Collected data entries
*** Begin section ***

Background: an optimization exercise with open tools, aiming at small area. Do not read the settings as production practice. The RTL was checked by simulation tests, not by an equivalence proof against the original design. Power is estimated from default activity; no workload was simulated.

File: flow/flow/run.sh
#!/bin/bash
# The standard layout with two changes to how it is made; synthesis runs unchanged.
# - buffer_ports: every input and output port still gets its own buffer, but the
#   buffer is sky130_fd_sc_hd__buf_1 instead of the cell buffer_ports picks.
# - clock tree: clkbuf_8 buffers, sinks clustered up to 16 per leaf buffer within
#   50 um, and no dummy loads.
set -euo pipefail
bash standard.sh synth > synth.log 2>&1
export BUFFER_PORTS_ARGS="-buffer_cell sky130_fd_sc_hd__buf_1"
export CTS_ARGS="-sink_clustering_enable -repair_clock_nets -buf_list {sky130_fd_sc_hd__clkbuf_8} -sink_clustering_size 16 -sink_clustering_max_diameter 50 -dont_use_dummy_load"
bash standard.sh finish > layout.log 2>&1
File: flow/standard.sh
#!/bin/bash
# synth_recipe.tcl (not shown) runs the flow's synth.tcl, then flattens the netlist and writes it again
# the make line also repeats each setting of config.mk as NAME=value (left out here)
make -C /OpenROAD-flow-scripts/flow DESIGN_CONFIG=/design/flow/config.mk WORK_HOME=/design/flow/orfs CLKGATE_MAP_FILE= SYNTH_SCRIPT=/design/flow/synth_recipe.tcl "${@:-finish}"
File: flow/config.mk
export PLATFORM = sky130hd
export DESIGN_NAME = vec_mem_sequencer
export DESIGN_NICKNAME = vec_mem_sequencer
export VERILOG_FILES = /design/flow/design.v
export SDC_FILE = /design/flow/constraint.sdc
export NUM_CORES = 4
export LEC_CHECK = 0
export CAP_MARGIN = 20
export CORE_AREA = 2 2 418 418
export DIE_AREA = 0 0 420 420
export SLEW_MARGIN = 20
File: flow/constraint.sdc
create_clock -name core_clock -period 5.0 [get_ports {clk}]
set_input_delay 1.0000 -clock core_clock [delete_from_list [all_inputs] [get_ports {clk}]]
set_output_delay 1.0000 -clock core_clock [all_outputs]
set_load 0.01 [all_outputs]
File: flow/design.v
module vec_mem_sequencer #(
  parameter int unsigned ADDR_W = 9,
  parameter int unsigned MEM_W  = 32,
  parameter int unsigned LANES  = 32,
  parameter int unsigned LANE_W = 16,
  parameter int unsigned NREQ   = 4
) (
  input  logic                      clk,
  input  logic                      rst_n,
  input  logic [NREQ-1:0]           ld_req,
  input  logic [NREQ*ADDR_W-1:0]    ld_idx,
  input  logic                      st_req,
  input  logic [ADDR_W-1:0]         st_idx,
  input  logic [LANES*LANE_W-1:0]   st_data,
  output logic [NREQ-1:0]           ld_grant,
  output logic [NREQ-1:0]           ld_done,
  output logic [LANES*LANE_W-1:0]   ld_data,
  output logic                      st_done,
  output logic                      err,
  output logic                      busy,
  output logic [ADDR_W-1:0]         mem_addr,
  output logic                      mem_we,
  output logic [MEM_W-1:0]          mem_wdata,
  input  logic [MEM_W-1:0]          mem_rdata
);
  localparam int unsigned PTR_W = 2;
  localparam int unsigned CNT_W = 5;
  localparam int unsigned VEC_W = LANES * LANE_W;
  localparam int unsigned BUF_W = VEC_W - LANE_W;
  logic [CNT_W-1:0]   cnt_q;
  logic [PTR_W-1:0]   ptr_q, pick;
  logic [ADDR_W-1:0]  pick_idx;
  logic [BUF_W-1:0]   buf_q;
  logic [VEC_W-1:0]   ld_data_q;
  logic [NREQ-1:0]    ld_grant_q, ld_done_q;
  logic               idle_q, hold_q;
  logic               lacc_q, drain_q, st_done_q, err_q, busy_q, mem_we_q;
  logic [ADDR_W-1:0]  mem_addr_q;
  logic [LANE_W-1:0]  wlane_q;
  logic arb, acc, last, st_ok, ld_ok, st_acc, ld_acc;
  always_comb begin
    pick = ptr_q;
    for (int i = NREQ - 1; i >= 0; i--)
      if (ld_req[PTR_W'(32'(ptr_q) + 32'(i))]) pick = PTR_W'(32'(ptr_q) + 32'(i));
    pick_idx = ld_idx[32'(pick)*ADDR_W +: ADDR_W];
  end
  assign arb    = !busy_q && !err_q;
  assign acc    = lacc_q || mem_we_q;
  assign last   = (cnt_q == CNT_W'(LANES-1));
  assign st_ok  = (st_idx <= ADDR_W'(512 - LANES));
  assign ld_ok  = (pick_idx <= ADDR_W'(512 - LANES));
  assign st_acc = arb && st_req && st_ok;
  assign ld_acc = arb && !st_req && (|ld_req) && ld_ok;
  logic [BUF_W-1:0] buf_d;
  for (genvar j = 0; j < LANES - 1; j++) begin : g_lane
    logic [LANE_W-1:0] src, st_l;
    assign st_l = st_data[(j+1)*LANE_W +: LANE_W];
    if (j == LANES - 2) begin : g_top
      assign src = mem_rdata[LANE_W-1:0];
    end else begin : g_mid
      assign src = buf_q[(j+1)*LANE_W +: LANE_W];
    end
    assign buf_d[j*LANE_W +: LANE_W] =
      ~(({LANE_W{idle_q}} | src) & ({LANE_W{busy_q}} | st_l));
  end
  logic [VEC_W-1:0] ld_new;
  for (genvar k = 0; k < LANES; k++) begin : g_new
    if (k == LANES - 1) begin : g_rd
      assign ld_new[k*LANE_W +: LANE_W] = mem_rdata[LANE_W-1:0];
    end else if (k % 2 == 1) begin : g_odd
      assign ld_new[k*LANE_W +: LANE_W] = buf_q[k*LANE_W +: LANE_W];
    end else if (k == 0) begin : g_zero
      assign ld_new[k*LANE_W +: LANE_W] = ~buf_q[k*LANE_W +: LANE_W];
    end else begin : g_even
      assign ld_new[k*LANE_W +: LANE_W] = buf_d[(k-1)*LANE_W +: LANE_W];
    end
  end
  always_ff @(posedge clk) begin
    buf_q <= buf_d;
  end
  always_ff @(posedge clk or negedge rst_n) begin
    if (!rst_n) ld_data_q <= '0;
    else        ld_data_q <= ({VEC_W{drain_q}} & ld_new) | ({VEC_W{hold_q}} & ld_data_q);
  end
  always_ff @(posedge clk or negedge rst_n) begin
    if (!rst_n) begin
      cnt_q      <= '0;
      ptr_q      <= '0;
      ld_grant_q <= '0;
      ld_done_q  <= '0;
      lacc_q     <= 1'b0;
      drain_q    <= 1'b0;
      hold_q     <= 1'b1;
      idle_q     <= 1'b1;
      st_done_q  <= 1'b0;
      err_q      <= 1'b0;
      busy_q     <= 1'b0;
      mem_we_q   <= 1'b0;
      mem_addr_q <= '0;
      wlane_q    <= '0;
    end else begin
      cnt_q     <= acc ? cnt_q + CNT_W'(1) : '0;
      lacc_q    <= ld_acc || (lacc_q && !last);
      mem_we_q  <= st_acc || (mem_we_q && !last);
      drain_q   <= lacc_q && last;
      hold_q    <= !(lacc_q && last);
      st_done_q <= mem_we_q && last;
      ld_done_q <= drain_q ? ld_grant_q : '0;
      busy_q    <= st_acc || ld_acc || acc || drain_q;
      idle_q    <= !(st_acc || ld_acc || acc || drain_q);
      err_q     <= arb && (st_req ? !st_ok : (|ld_req && !ld_ok));
      if (busy_q)
        ld_grant_q <= (lacc_q || drain_q) ? ld_grant_q : '0;
      else
        ld_grant_q <= (arb && !st_req && |ld_req) ? NREQ'(1) << pick : '0;
      if (ld_acc) ptr_q <= pick + PTR_W'(1);
      if (st_acc)
        mem_addr_q <= st_idx;
      else if (ld_acc)
        mem_addr_q <= pick_idx;
      else if (acc && !last)
        mem_addr_q <= mem_addr_q + ADDR_W'(1);
      else
        mem_addr_q <= '0;
      if (st_acc)
        wlane_q <= st_data[LANE_W-1:0];
      else if (mem_we_q && !last)
        wlane_q <= buf_q[LANE_W-1:0] ^ {LANE_W{~cnt_q[0]}};
      else
        wlane_q <= '0;
    end
  end
  assign ld_grant  = ld_grant_q;
  assign ld_done   = ld_done_q;
  assign ld_data   = ld_data_q;
  assign st_done   = st_done_q;
  assign err       = err_q;
  assign busy      = busy_q;
  assign mem_addr  = mem_addr_q;
  assign mem_we    = mem_we_q;
  assign mem_wdata = {{(MEM_W-LANE_W){wlane_q[LANE_W-1]}}, wlane_q};
endmodule
From an optimization exercise on the open Yosys and OpenROAD flow, aimed at small area, a short achievable clock period and few clock cycles per item; shortcuts taken in it are not production practice.
Function was checked by simulation only, so behaviour that the tests miss may differ from the original.
Power is estimated from default activity; no workload was simulated.

[flow/run.sh]
#!/bin/bash
# synth_recipe.tcl (not shown) runs the flow's synth.tcl, then flattens the netlist and writes it again
# the make line also repeats each setting of config.mk as NAME=value (left out here)
make -C /OpenROAD-flow-scripts/flow DESIGN_CONFIG=/design/flow/config.mk WORK_HOME=/design/flow/orfs CLKGATE_MAP_FILE= SYNTH_SCRIPT=/design/flow/synth_recipe.tcl finish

*** End section ***

_TASK TO CARRY OUT_
What is needed is an exact copy of the entries above, from the first line through the line holding "create_clock -name core_clock", with both of those lines kept; please give nothing else.

_EXPECTED ANSWER_
Background: an optimization exercise with open tools, aiming at small area. Do not read the settings as production practice. The RTL was checked by simulation tests, not by an equivalence proof against the original design. Power is estimated from default activity; no workload was simulated.

File: flow/flow/run.sh
#!/bin/bash
# The standard layout with two changes to how it is made; synthesis runs unchanged.
# - buffer_ports: every input and output port still gets its own buffer, but the
#   buffer is sky130_fd_sc_hd__buf_1 instead of the cell buffer_ports picks.
# - clock tree: clkbuf_8 buffers, sinks clustered up to 16 per leaf buffer within
#   50 um, and no dummy loads.
set -euo pipefail
bash standard.sh synth > synth.log 2>&1
export BUFFER_PORTS_ARGS="-buffer_cell sky130_fd_sc_hd__buf_1"
export CTS_ARGS="-sink_clustering_enable -repair_clock_nets -buf_list {sky130_fd_sc_hd__clkbuf_8} -sink_clustering_size 16 -sink_clustering_max_diameter 50 -dont_use_dummy_load"
bash standard.sh finish > layout.log 2>&1
File: flow/standard.sh
#!/bin/bash
# synth_recipe.tcl (not shown) runs the flow's synth.tcl, then flattens the netlist and writes it again
# the make line also repeats each setting of config.mk as NAME=value (left out here)
make -C /OpenROAD-flow-scripts/flow DESIGN_CONFIG=/design/flow/config.mk WORK_HOME=/design/flow/orfs CLKGATE_MAP_FILE= SYNTH_SCRIPT=/design/flow/synth_recipe.tcl "${@:-finish}"
File: flow/config.mk
export PLATFORM = sky130hd
export DESIGN_NAME = vec_mem_sequencer
export DESIGN_NICKNAME = vec_mem_sequencer
export VERILOG_FILES = /design/flow/design.v
export SDC_FILE = /design/flow/constraint.sdc
export NUM_CORES = 4
export LEC_CHECK = 0
export CAP_MARGIN = 20
export CORE_AREA = 2 2 418 418
export DIE_AREA = 0 0 420 420
export SLEW_MARGIN = 20
File: flow/constraint.sdc
create_clock -name core_clock -period 5.0 [get_ports {clk}]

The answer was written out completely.